*PROBLEM:* Go over the records and count each line that has the string "grew". Give the number and nothing else.

*DATA EXTRACTS:*

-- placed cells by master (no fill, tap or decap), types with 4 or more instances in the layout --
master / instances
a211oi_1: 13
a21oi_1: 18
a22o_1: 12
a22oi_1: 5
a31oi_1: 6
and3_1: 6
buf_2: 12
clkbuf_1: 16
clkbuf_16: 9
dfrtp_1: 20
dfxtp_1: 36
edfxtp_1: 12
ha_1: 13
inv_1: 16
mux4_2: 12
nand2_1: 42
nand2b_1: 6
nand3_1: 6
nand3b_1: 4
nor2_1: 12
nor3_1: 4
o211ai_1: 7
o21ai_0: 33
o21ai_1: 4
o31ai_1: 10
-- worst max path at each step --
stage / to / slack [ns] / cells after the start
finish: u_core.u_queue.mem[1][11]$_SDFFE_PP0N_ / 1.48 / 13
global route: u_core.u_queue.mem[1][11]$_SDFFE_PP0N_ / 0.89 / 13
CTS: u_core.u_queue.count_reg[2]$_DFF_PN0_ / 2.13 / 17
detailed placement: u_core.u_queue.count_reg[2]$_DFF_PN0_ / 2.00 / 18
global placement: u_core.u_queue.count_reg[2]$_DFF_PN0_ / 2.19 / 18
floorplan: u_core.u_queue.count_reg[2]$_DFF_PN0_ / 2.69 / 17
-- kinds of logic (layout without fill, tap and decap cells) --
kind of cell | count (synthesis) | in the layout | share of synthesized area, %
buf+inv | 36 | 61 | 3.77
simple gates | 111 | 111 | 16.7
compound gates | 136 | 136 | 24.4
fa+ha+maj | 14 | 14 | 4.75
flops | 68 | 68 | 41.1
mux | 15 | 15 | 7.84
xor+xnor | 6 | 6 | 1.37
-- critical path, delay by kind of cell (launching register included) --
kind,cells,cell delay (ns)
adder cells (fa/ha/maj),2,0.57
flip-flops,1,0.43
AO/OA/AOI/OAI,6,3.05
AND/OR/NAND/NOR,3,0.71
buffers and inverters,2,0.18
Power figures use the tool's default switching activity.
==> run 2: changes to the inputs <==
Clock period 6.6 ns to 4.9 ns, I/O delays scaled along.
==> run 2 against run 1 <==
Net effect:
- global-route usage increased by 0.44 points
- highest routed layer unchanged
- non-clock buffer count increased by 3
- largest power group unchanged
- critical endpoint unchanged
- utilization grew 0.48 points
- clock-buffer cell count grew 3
File: src/hdl/skst_pkg.sv
package skst_pkg;

    localparam int CAPACITY  = 64;
    localparam int KEY_WIDTH = 32;

    localparam int ACTION_W = 2;
    localparam int KEY_IN_W = 32;
    localparam int POS_W    = 6;
    localparam int STATUS_W = 3;
    localparam int INDEX_W  = 7;
    localparam int COUNT_W  = 7;

    localparam logic [ACTION_W-1:0] ACT_ADD   = 2'd0;
    localparam logic [ACTION_W-1:0] ACT_FIND  = 2'd1;
    localparam logic [ACTION_W-1:0] ACT_ERASE = 2'd2;
    localparam logic [ACTION_W-1:0] ACT_CLEAR = 2'd3;

    localparam logic [STATUS_W-1:0] ST_OK       = 3'd0;
    localparam logic [STATUS_W-1:0] ST_DUP      = 3'd1;
    localparam logic [STATUS_W-1:0] ST_FULL     = 3'd2;
    localparam logic [STATUS_W-1:0] ST_NOTFOUND = 3'd3;
    localparam logic [STATUS_W-1:0] ST_RANGE    = 3'd4;

    typedef struct packed {
        logic [ACTION_W-1:0] action;
        logic [KEY_IN_W-1:0] key;
        logic [POS_W-1:0]    position;
    } t_req;

    typedef struct packed {
        logic [STATUS_W-1:0] status;
        logic [INDEX_W-1:0]  found_index;
        logic [COUNT_W-1:0]  entry_count;
    } t_result;

endpackage

File: src/hdl/skst_cmp.sv
module skst_cmp #(
    parameter int KEY_WIDTH = skst_pkg::KEY_WIDTH
) (
    input  logic                 i_signed_order,
    input  logic [KEY_WIDTH-1:0] i_a,
    input  logic [KEY_WIDTH-1:0] i_b,
    output logic                 o_lt,
    output logic                 o_eq
);

    logic [KEY_WIDTH-1:0] sign_flip;
    logic [KEY_WIDTH-1:0] a_ord;
    logic [KEY_WIDTH-1:0] b_ord;

    always_comb begin
        sign_flip = '0;
        sign_flip[KEY_WIDTH-1] = i_signed_order;
        a_ord = i_a ^ sign_flip;
        b_ord = i_b ^ sign_flip;
        o_lt  = a_ord < b_ord;
        o_eq  = i_a == i_b;
    end

endmodule

File: src/hdl/skst_ctrl.sv
module skst_ctrl #(
    parameter int CAPACITY  = skst_pkg::CAPACITY,
    parameter int KEY_WIDTH = skst_pkg::KEY_WIDTH
) (
    input  logic              i_clk,
    input  logic              i_rst_n,
    input  logic              i_start,
    input  skst_pkg::t_req    i_req,
    input  logic              i_signed_order,
    input  logic              i_free,
    output logic              o_idle,
    output logic              o_done,
    output skst_pkg::t_result o_res
);

    localparam int AW = $clog2(CAPACITY);
    localparam int CW = $clog2(CAPACITY + 1);
    localparam int EW = (CW > skst_pkg::POS_W) ? CW : skst_pkg::POS_W;
    localparam int KW = KEY_WIDTH;

    localparam logic [CW-1:0] CAP_C = CW'(CAPACITY);
    localparam logic [CW-1:0] ONE_C = CW'(1);

    localparam logic [3:0] S_IDLE = 4'd0;
    localparam logic [3:0] S_SRD  = 4'd1;
    localparam logic [3:0] S_SCMP = 4'd2;
    localparam logic [3:0] S_HCHK = 4'd3;
    localparam logic [3:0] S_SUR  = 4'd4;
    localparam logic [3:0] S_SUW  = 4'd5;
    localparam logic [3:0] S_INS  = 4'd6;
    localparam logic [3:0] S_SDR  = 4'd7;
    localparam logic [3:0] S_SDW  = 4'd8;
    localparam logic [3:0] S_DONE = 4'd9;

    logic [3:0]                    r_state;
    logic [skst_pkg::ACTION_W-1:0] r_act;
    logic [KW-1:0]                 r_key;
    logic [CW-1:0]                 r_lo;
    logic [CW-1:0]                 r_hi;
    logic [CW-1:0]                 r_mid;
    logic [CW-1:0]                 r_cnt;
    logic [CW-1:0]                 r_ptr;
    logic                          r_hv;
    logic [skst_pkg::STATUS_W-1:0] r_status;
    logic [CW-1:0]                 r_index;
    logic [KW-1:0]                 r_rdata;
    logic [KW-1:0]                 mem [CAPACITY];

    logic [KW+skst_pkg::KEY_IN_W-1:0] key_w;
    logic [KW-1:0]                    key_in;
    logic [EW+skst_pkg::POS_W-1:0]    pos_w;
    logic [EW+CW-1:0]                 cnt_w;
    logic                             pos_lt_cnt;
    logic [CW-1:0]                    pos_p1;
    logic [CW-1:0]                    ptr_p1;
    logic [CW-1:0]                    mid;
    logic                             srch;
    logic                             lt;
    logic                             eq;
    logic                             hit;
    logic [CW-1:0]                    raddr_full;
    logic [AW-1:0]                    raddr;
    logic                             we;
    logic [CW-1:0]                    waddr_full;
    logic [AW-1:0]                    waddr;
    logic [KW-1:0]                    wdata;
    logic [CW+skst_pkg::INDEX_W-1:0]  index_w;
    logic [CW+skst_pkg::COUNT_W-1:0]  count_w;

    skst_cmp #(
        .KEY_WIDTH(KW)
    ) u_cmp (
        .i_signed_order(i_signed_order),
        .i_a           (r_rdata),
        .i_b           (r_key),
        .o_lt          (lt),
        .o_eq          (eq)
    );

    always_comb begin
        key_w      = {{KW{1'b0}}, i_req.key};
        key_in     = key_w[KW-1:0];
        pos_w      = {{EW{1'b0}}, i_req.position};
        cnt_w      = {{EW{1'b0}}, r_cnt};
        pos_lt_cnt = pos_w[EW-1:0] < cnt_w[EW-1:0];
        pos_p1     = pos_w[CW-1:0] + ONE_C;
        ptr_p1     = r_ptr + ONE_C;
        mid        = r_lo + ((r_hi - r_lo) >> 1);
        srch       = r_lo < r_hi;
        hit        = r_hv && eq;

        case (r_state)
            S_SRD:   raddr_full = srch ? mid : r_lo;
            S_SUR:   raddr_full = r_ptr;
            S_SDR:   raddr_full = ptr_p1;
            default: raddr_full = r_lo;
        endcase
        raddr = raddr_full[AW-1:0];

        case (r_state)
            S_SUW: begin
                we         = 1'b1;
                waddr_full = ptr_p1;
                wdata      = r_rdata;
            end
            S_INS: begin
                we         = 1'b1;
                waddr_full = r_lo;
                wdata      = r_key;
            end
            S_SDW: begin
                we         = 1'b1;
                waddr_full = r_ptr;
                wdata      = r_rdata;
            end
            default: begin
                we         = 1'b0;
                waddr_full = r_ptr;
                wdata      = r_rdata;
            end
        endcase
        waddr = waddr_full[AW-1:0];

        index_w = {{skst_pkg::INDEX_W{1'b0}}, r_index};
        count_w = {{skst_pkg::COUNT_W{1'b0}}, r_cnt};
        o_res.status      = r_status;
        o_res.found_index = index_w[skst_pkg::INDEX_W-1:0];
        o_res.entry_count = count_w[skst_pkg::COUNT_W-1:0];
        o_idle = r_state == S_IDLE;
        o_done = (r_state == S_DONE) && i_free;
    end

    always_ff @(posedge i_clk) begin
        if (we) begin
            mem[waddr] <= wdata;
        end
        r_rdata <= mem[raddr];
    end

    always_ff @(posedge i_clk) begin
        if (!i_rst_n) begin
            r_state <= S_IDLE;
            r_cnt   <= '0;
        end else begin
            case (r_state)
                S_IDLE: begin
                    if (i_start) begin
                        r_act    <= i_req.action;
                        r_key    <= key_in;
                        r_lo     <= '0;
                        r_hi     <= r_cnt;
                        r_index  <= '0;
                        case (i_req.action)
                            skst_pkg::ACT_ADD, skst_pkg::ACT_FIND: begin
                                r_status <= skst_pkg::ST_OK;
                                r_state  <= S_SRD;
                            end
                            skst_pkg::ACT_ERASE: begin
                                if (!pos_lt_cnt) begin
                                    r_status <= skst_pkg::ST_RANGE;
                                    r_state  <= S_DONE;
                                end else begin
                                    r_status <= skst_pkg::ST_OK;
                                    r_ptr    <= pos_w[CW-1:0];
                                    r_cnt    <= r_cnt - ONE_C;
                                    r_state  <= (pos_p1 < r_cnt) ? S_SDR : S_DONE;
                                end
                            end
                            default: begin
                                r_status <= skst_pkg::ST_OK;
                                r_cnt    <= '0;
                                r_state  <= S_DONE;
                            end
                        endcase
                    end
                end
                S_SRD: begin
                    if (srch) begin
                        r_mid   <= mid;
                        r_state <= S_SCMP;
                    end else begin
                        r_hv    <= r_lo < r_cnt;
                        r_state <= S_HCHK;
                    end
                end
                S_SCMP: begin
                    if (lt) begin
                        r_lo <= r_mid + ONE_C;
                    end else begin
                        r_hi <= r_mid;
                    end
                    r_state <= S_SRD;
                end
                S_HCHK: begin
                    if (r_act == skst_pkg::ACT_FIND) begin
                        if (hit) begin
                            r_index <= r_lo;
                        end else begin
                            r_status <= skst_pkg::ST_NOTFOUND;
                        end
                        r_state <= S_DONE;
                    end else begin
                        r_index <= r_lo;
                        if (hit) begin
                            r_status <= skst_pkg::ST_DUP;
                            r_state  <= S_DONE;
                        end else if (r_cnt >= CAP_C) begin
                            r_status <= skst_pkg::ST_FULL;
                            r_state  <= S_DONE;
                        end else if (r_lo < r_cnt) begin
                            r_ptr   <= r_cnt - ONE_C;
                            r_state <= S_SUR;
                        end else begin
                            r_state <= S_INS;
                        end
                    end
                end
                S_SUR: begin
                    r_state <= S_SUW;
                end
                S_SUW: begin
                    if (r_ptr == r_lo) begin
                        r_state <= S_INS;
                    end else begin
                        r_ptr   <= r_ptr - ONE_C;
                        r_state <= S_SUR;
                    end
                end
                S_INS: begin
                    r_cnt   <= r_cnt + ONE_C;
                    r_state <= S_DONE;
                end
                S_SDR: begin
                    r_state <= S_SDW;
                end
                S_SDW: begin
                    r_ptr   <= ptr_p1;
                    r_state <= ((ptr_p1 + ONE_C) < r_hi) ? S_SDR : S_DONE;
                end
                S_DONE: begin
                    if (i_free) begin
                        r_state <= S_IDLE;
                    end
                end
                default: begin
                    r_state <= S_IDLE;
                end
            endcase
        end
    end

endmodule

File: src/hdl/sorted_key_set_table_core.sv
// Sorted key set table: holds up to CAPACITY unique keys in ascending order.
// Request channel (i_valid/o_ready): action, key, position. Actions are add,
// find, erase at index and clear. Result channel (o_valid/i_ready): status,
// found_index and entry_count, one result beat per request beat.
// Config channel (i_cfg_valid/o_cfg_ready, always ready): i_cfg_data selects
// unsigned (0) or two's complement (1) key order; write it only when idle.
// Add and find run a binary search over the n held keys, one step at a time
// through the one compare unit and the key memory (one read port, one write
// port); an add that inserts then moves each entry above the slot up by one
// and writes the new key. Erase moves each entry above the position down by
// one; clear only empties the count.
// One request is in flight at a time: o_ready is high only while the
// sequencer is idle. A finished result sits in the output register, so the
// next request is taken while the receiver stalls; a later result then holds
// in the sequencer until the output register frees up.
// Reset (synchronous, active low) empties the set, clears the output valid
// and selects unsigned order; key memory contents are not cleared.
module sorted_key_set_table_core #(
    parameter int CAPACITY  = skst_pkg::CAPACITY,
    parameter int KEY_WIDTH = skst_pkg::KEY_WIDTH
) (
    input  logic                            i_clk,
    input  logic                            i_rst_n,
    input  logic                            i_valid,
    output logic                            o_ready,
    input  logic [skst_pkg::ACTION_W-1:0]   i_action,
    input  logic [skst_pkg::KEY_IN_W-1:0]   i_key,
    input  logic [skst_pkg::POS_W-1:0]      i_position,
    output logic                            o_valid,
    input  logic                            i_ready,
    output logic [skst_pkg::STATUS_W-1:0]   o_status,
    output logic [skst_pkg::INDEX_W-1:0]    o_found_index,
    output logic [skst_pkg::COUNT_W-1:0]    o_entry_count,
    input  logic                            i_cfg_valid,
    output logic                            o_cfg_ready,
    input  logic                            i_cfg_data
);

    logic              r_signed_order;
    logic              r_out_valid;
    skst_pkg::t_result r_out;

    skst_pkg::t_req    req;
    skst_pkg::t_result res;
    logic              idle;
    logic              done;
    logic              free;
    logic              start;

    always_comb begin
        req.action   = i_action;
        req.key      = i_key;
        req.position = i_position;
        free         = !r_out_valid || i_ready;
        o_ready      = idle;
        start        = i_valid && idle;
        o_cfg_ready  = 1'b1;
    end

    skst_ctrl #(
        .CAPACITY (CAPACITY),
        .KEY_WIDTH(KEY_WIDTH)
    ) u_ctrl (
        .i_clk         (i_clk),
        .i_rst_n       (i_rst_n),
        .i_start       (start),
        .i_req         (req),
        .i_signed_order(r_signed_order),
        .i_free        (free),
        .o_idle        (idle),
        .o_done        (done),
        .o_res         (res)
    );

    always_ff @(posedge i_clk) begin
        if (!i_rst_n) begin
            r_signed_order <= 1'b0;
            r_out_valid    <= 1'b0;
        end else begin
            if (i_cfg_valid) begin
                r_signed_order <= i_cfg_data;
            end
            if (done) begin
                r_out_valid <= 1'b1;
            end else if (i_ready) begin
                r_out_valid <= 1'b0;
            end
        end
    end

    always_ff @(posedge i_clk) begin
        if (done) begin
            r_out <= res;
        end
    end

    assign o_valid       = r_out_valid;
    assign o_status      = r_out.status;
    assign o_found_index = r_out.found_index;
    assign o_entry_count = r_out.entry_count;

endmodule
File: config.mk
export PLATFORM = sky130hd
export DESIGN_NAME = sorted_key_set_table_core
export DESIGN_NICKNAME = d
export VERILOG_FILES = /design/src/hdl/skst_pkg.sv /design/src/hdl/skst_cmp.sv /design/src/hdl/skst_ctrl.sv /design/src/hdl/sorted_key_set_table_core.sv
export SDC_FILE = /design/constraint.sdc
export NUM_CORES = 2
export LEC_CHECK = 0
export BUFFER_PORTS_ARGS = -buffer_cell sky130_fd_sc_hd__clkbuf_2
export CELL_PAD_IN_SITES_DETAIL_PLACEMENT = 2
export CELL_PAD_IN_SITES_GLOBAL_PLACEMENT = 2
export CORE_ASPECT_RATIO = 1.5
export CORE_MARGIN = 2
export CORE_UTILIZATION = 40
export CTS_BUF_LIST = sky130_fd_sc_hd__clkbuf_8
export DETAILED_ROUTE_END_ITERATION = 10
export PLACE_DENSITY = 0.69
export SLEW_MARGIN = 0
export SYNTH_ARGS = -nofsm -noshare
export SYNTH_HDL_FRONTEND = slang
export SYNTH_SLANG_ARGS = --single-unit
File: constraint.sdc
create_clock -name i_clk -period 5.5 [get_ports i_clk]
set_clock_uncertainty 0.15 [all_clocks]
set_input_delay 0.275 -clock i_clk [delete_from_list [all_inputs] [get_ports i_clk]]
set_output_delay 0.275 -clock i_clk [all_outputs]
set_load 0.02 [all_outputs]
==> impl_metrics.csv <==
group,metric,value,unit
outcome,status,"complete, no violations",
synthesis,synth.ff_latch_count,2183,
worst_hold_path,hold_start,"i_key[10]",
setup_path,crit_path_cell_trace,"inv_1 -> ha_1 -> and4_1 -> a21boi_0 -> o21a_4 -> mux2_8 -> buf_12 -> buf_12 -> buf_12 -> nand3_1 -> nand3_1 -> a41oi_1 -> a21oi_1 -> nand2_1",
global_route,grtUsageMet3,0.0377,
global_route,grt_pass1_vias,68400,
place,pre_cts_slack,-46.9,ps
route,route.detailed.drc,0,
clock_tree,clk_root_buffer_cell,"clkbuf_8",
sta,worstMarginPinSlew,1320,ps
power,p_comb_frac,0.387,
setup_path,criticalPathCategory,"reg2reg",
power,switching_share,0.407,
synthesis,syn_nets,7214,
synthesis,syn-cell-area,88900,um^2
route,wl_per_cell,31.8,um
synthesis,syn_avg_cell_area,12.5,um^2
clock_tree,path_clk_slew,60,ps
global_route,grt_pass1_wl,483000,um
synthesis,postSynthCellCount,7092,
floorplanning,die_w,389,um
final_layout,nets,7592,
setup_path,r2r_start,"u_ctrl.r_lo[5]",
worst_hold_path,holdPathStages,2,
setup_path,ff2ff_path_depth,14,
worst_hold_path,hold_path_end,"u_ctrl.r_key[10]",
sta,slew_headroom,0.116,
final_layout,area_growth,15.3,%
clock_tree,htree_levels,5,
setup_path,crit_slowest_cell,"edfxtp_1",
sta,fin_ws,212,ps
global_route,grt_usage,0.293,
final_layout,multiInputGateArea,22300,um^2
final_layout,drive_above_1_share,0.124,
sta,min_period,5290,ps
synthesis,ys_warn_count,0,
setup_path,critPathMaxFanout,39,
route,drt_iter0_drc,5254,
setup_path,start_kind,"flip-flop",
clock_tree,clock_sinks,2183,
setup_path,arrival,5930,ps
power,pwr-share-clk,0.232,
synthesis,async_flop_share,0,
place,dp_hpwl,196000,um
floorplanning,core,220000,um^2
floorplanning,dieArea,226000,um^2
sta,finalMaxSlewViolations,0,
floorplanning,num_io_pins,66,
power,ir_worst_vdd,0.000291,V
global_route,grtUsageMet1,0.352,
sta,period_share,0.961,
sta,hold_viol_final,0,
setup_path,cpMostUsedCell,"buf_12",
final_layout,regArea,65100,um^2
route,postRouteAntennaNets,0,
power,p_per_area,549,nW/um^2
global_route,grt_max_degree,110,
sta,rsz0062_at_grt,"false",
clock_tree,cts_made_buffers,347,
final_layout,layoutNonFillerInstCount,10600,
sta,setup_viol,0,
floorplanning,die_y,581,um
power,switchingPower,22.9,mW
floorplanning,fp-row-count,211,
synthesis,synth_edf_count,2138,
clock_tree,cts_tree,"yes",
floorplanning,initial_utilization,0.403,
setup_path,r2r_slack,210,ps
place,gp_congestion,0.837,
setup_path,cp-end-kind,"flip-flop",
final_layout,post-route-util,0.465,
route,first_pass_iters,5,
place,place_inst,9908,
power,p_total,56.2,mW
global_route,antenna_found_initial,9,
synthesis,synthDistinctLibCells,76,
clock_tree,clk-insertion-delay-late,990,ps
power,intPower,33.4,mW
setup_path,required,6150,ps
sta,fmax,189,MHz
route,totalWireLength,337000,um
global_route,grt.busiest_layer,"met2",
synthesis,ys.flop_type,"edfxtp_1",
route,vias,62300,
synthesis,synth-seq-area-share,0.733,
place,port_buffers,64,
worst_hold_path,hold_path_class,"in2reg",
setup_path,max_stage_delay,660,ps
global_route,met2_usage,0.528,
final_layout,nFillCells,21500,
global_route,overflow,0,
power,p_seq_frac,0.380,
setup_path,r2r_end,"u_ctrl.r_rdata[22]",
route,viasPerCell,5.88,
power,p_leak,36.1,nW
job,maxCapViolations,0,
clock_tree,cts_buffer_depth,4,
per-stage QoR:
step	area, um^2	hold slack, ps	TNS [ps]
floorplan	88900	224	0
global placement	95300	254	0
detailed placement	95300	263	-46.9
CTS	102000	8.77	0
global route	102000	61.1	0
finish	102000	74.2	0
layout by cell type (no fill, tap or decap), drive strengths merged, types with 7 or more instances in the layout:
cell type       n
xor2           17
clkbuf        435
xnor2          31
nor2          131
and2            8
a32oi          14
clkinv        104
clkinvlp        9
dlygate4sd3    82
o21ai          59
o22ai          13
nand2b         11
and3           55
mux2i          19
mux4           11
nand4          40
a21oi         176
inv           192
nand3        1392
a41oi          28
a21o           20
nor2b          12
ha             74
dfxtp          45
mux2           12
buf           324
nor3           16
a22oi           8
edfxtp       2138
a31oi          56
o221ai          7
o31ai           7
o21a            9
nor4           30
a221oi          8
a211oi          8
nand2        2059
cell families (layout without fill, tap and decap cells):
family,Yosys count,after routing,share of synthesized area
simple gates,3772,3772,0.184
flops,2183,2183,0.733
buf+inv,512,1150,0.0278
compound gates,459,459,0.0332
fa+ha+maj,76,76,0.0109
xor+xnor,48,48,0.00473
mux,41,42,0.00636
other cells,1,3,0.0000422
registers in the layout (all words and copies together), names as in the netlist:
| signal | count |
|---|---|
| u_ctrl.r_hi | 7 |
| u_ctrl.r_state | 4 |
| u_ctrl.mem | 2048 |
| o_valid | 1 |
| u_ctrl.r_lo | 7 |
| o_status | 3 |
| u_ctrl.r_rdata | 32 |
| o_entry_count | 7 |
| u_ctrl.r_index | 7 |
| u_ctrl.r_act | 2 |
| u_ctrl.r_status | 3 |
| o_found_index | 7 |
| u_ctrl.r_hv | 1 |
| u_ctrl.r_cnt | 7 |
| r_signed_order | 1 |
| u_ctrl.r_ptr | 7 |
| u_ctrl.r_key | 32 |
| u_ctrl.r_mid | 7 |
per-layer routing:
| layer | vias up | share of wire | wire length (um) |
|---|---|---|---|
| met5 | - | 0.00014 | 46 |
| met4 | 6 | 0.045 | 15200 |
| met3 | 784 | 0.050 | 16700 |
| met2 | 2084 | 0.52 | 175000 |
| met1 | 33000 | 0.39 | 130000 |
| li1 | 26500 | - | - |
power by group through the flow:
| stage | clock (mW) | sequential [mW] | combinational (mW) |
|---|---|---|---|
| floorplan | 0 | 21.8 | 12.0 |
| global placement | 0 | 21.7 | 20.7 |
| detailed placement | 0 | 21.7 | 21.5 |
| CTS | 13.3 | 21.4 | 21.7 |
| global route | 13.9 | 21.4 | 23.5 |
| finish | 13.1 | 21.4 | 21.8 |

*YOUR RESPONSE:* 2